Deployed the ESS Billing integration (ess_billing package 1.9.0) as an agentless integration on Elastic Agent 9.4.2.
Relevant configuration:
Deployment type: agentless (managed Wolfi pods; hostnames agentless---)
billing data stream:
interval: 24h
state.lookbehind: 365 (days — the package default, "How far back to fetch data for the first run")
resource.url: https://billing.elastic-cloud.com/api/v2/billing/organizations/<ORG_ID>/costs/instances
add_tags: false
API key has the Billing admin role; org ID is correct; billing data is visible in the Elastic Cloud console for the current period.
The CEL billing program processes one 24-hour window per request, advancing state.cursor.last_to by 24h each execution and walking forward from now - lookbehind toward the present.
What did you see?
The billing data stream never ingests recent data.

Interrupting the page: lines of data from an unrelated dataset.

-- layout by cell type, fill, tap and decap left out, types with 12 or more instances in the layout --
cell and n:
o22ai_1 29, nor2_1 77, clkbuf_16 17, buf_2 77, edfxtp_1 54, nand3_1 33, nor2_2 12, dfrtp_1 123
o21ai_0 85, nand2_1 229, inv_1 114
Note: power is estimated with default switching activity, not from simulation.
[config.mk]
export PLATFORM = sky130hd
export DESIGN_NAME = priority_resource_allocator_timeout
export DESIGN_NICKNAME = d
export VERILOG_FILES = /design/src/sv/pra_pkg.sv /design/src/sv/pra_datapath.sv /design/src/sv/pra_controller.sv /design/src/sv/priority_resource_allocator_timeout.sv
export SDC_FILE = /design/constraint.sdc
export NUM_CORES = 1
export LEC_CHECK = 0
export BUFFER_PORTS_ARGS = -buffer_cell sky130_fd_sc_hd__buf_4
export CAP_MARGIN = 0
export CORE_AREA = 5 5 168 170
export CTS_BUF_LIST = sky130_fd_sc_hd__clkbuf_4 sky130_fd_sc_hd__clkbuf_8 sky130_fd_sc_hd__clkbuf_16
export CTS_CLUSTER_SIZE = 30
export DETAILED_ROUTE_END_ITERATION = 12
export DIE_AREA = 0 0 173 175
export GPL_TIMING_DRIVEN = 1
export HOLD_SLACK_MARGIN = 0.05
export PLACE_DENSITY = 0.71
export SLEW_MARGIN = 10
export SYNTH_ARGS = -nofsm -noshare
export SYNTH_HDL_FRONTEND = slang
export SYNTH_SLANG_ARGS = --single-unit
[constraint.sdc]
create_clock -name clk -period 16.1 [get_ports clk]
set_input_delay 1.61 -clock clk [delete_from_list [all_inputs] [get_ports clk]]
set_output_delay 1.61 -clock clk [all_outputs]
set_load 0.05 [all_outputs]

It either ingests documents timestamped ~a year in the past (early backfill windows) or produces nothing, and current-period billing never appears in dashboards. No error is surfaced.
Evidence from three diagnostic bundles taken from this same agentless integration over ~31 hours (two ess_billing, one openai as a control):
-
The CEL registry (persisted cursor store) is empty in every capture. components/cel-es-agentless-output/registry.tar.gz → registry/filebeat/log.json is 0 bytes in all three bundles, with an mtime equal to pod boot time. The cursor (state.cursor.last_to) is the only state meant to survive a restart, and it is never durably written.
-
Pods are recycled ~daily and the cursor does not survive the recycle:
| Capture |
Component |
Pod (replicaset/suffix) |
beat.info.uptime.ms |
Pod age |
| 1 |
ess_billing |
...-66fb4666c5-pqznx |
83,708,933 |
23.25 h |
| 2 |
ess_billing |
...-57cffd756c-f6trp |
87,100,051 |
24.19 h |
| 3 |
openai |
...-7c56c55495-mk8q5 |
97,977,326 |
27.22 h |
Different ReplicaSet hashes/pod names between captures confirm the pod was replaced; each captured pod is ~1 day old. (Caveat: these readings strongly suggest ~daily recycling but do not by themselves prove a fixed timer.)
-
The billing stream advances only a few windows per pod lifetime, so it never reaches "now". From input_metrics.json (billing stream): Capture 1 had cel_executions=5, http_request_total=5, 2xx=5, events_published=64 (old backfill windows from ~a year ago); Capture 2 had cel_executions=2, http_request_total=0, events_published=0. With lookbehind=365 and one 24h window per execution, the input must traverse ~365 sequential windows to reach the present, but the pod is recycled (~24h) and the cursor is lost long before that completes — so each fresh pod restarts from now - 365d and perpetually re-processes the same year-old windows.
-
Control case (OpenAI) on the identical platform is unaffected. Same agent build, same agentless runtime, same cel-es-agentless-output component, same 0-byte registry — yet OpenAI collects normally (cel_executions in the hundreds, tens of thousands of events per stream). OpenAI uses interval: 5m, initial_interval: 24h, and returns many 1-minute buckets in bulk per request, so a fresh pod catches up to the present within seconds/minutes of boot — inside a pod's lifetime — making the lost cursor irrelevant. ESS Billing's 365-day distance at one-day-per-request granularity cannot catch up within a pod's life.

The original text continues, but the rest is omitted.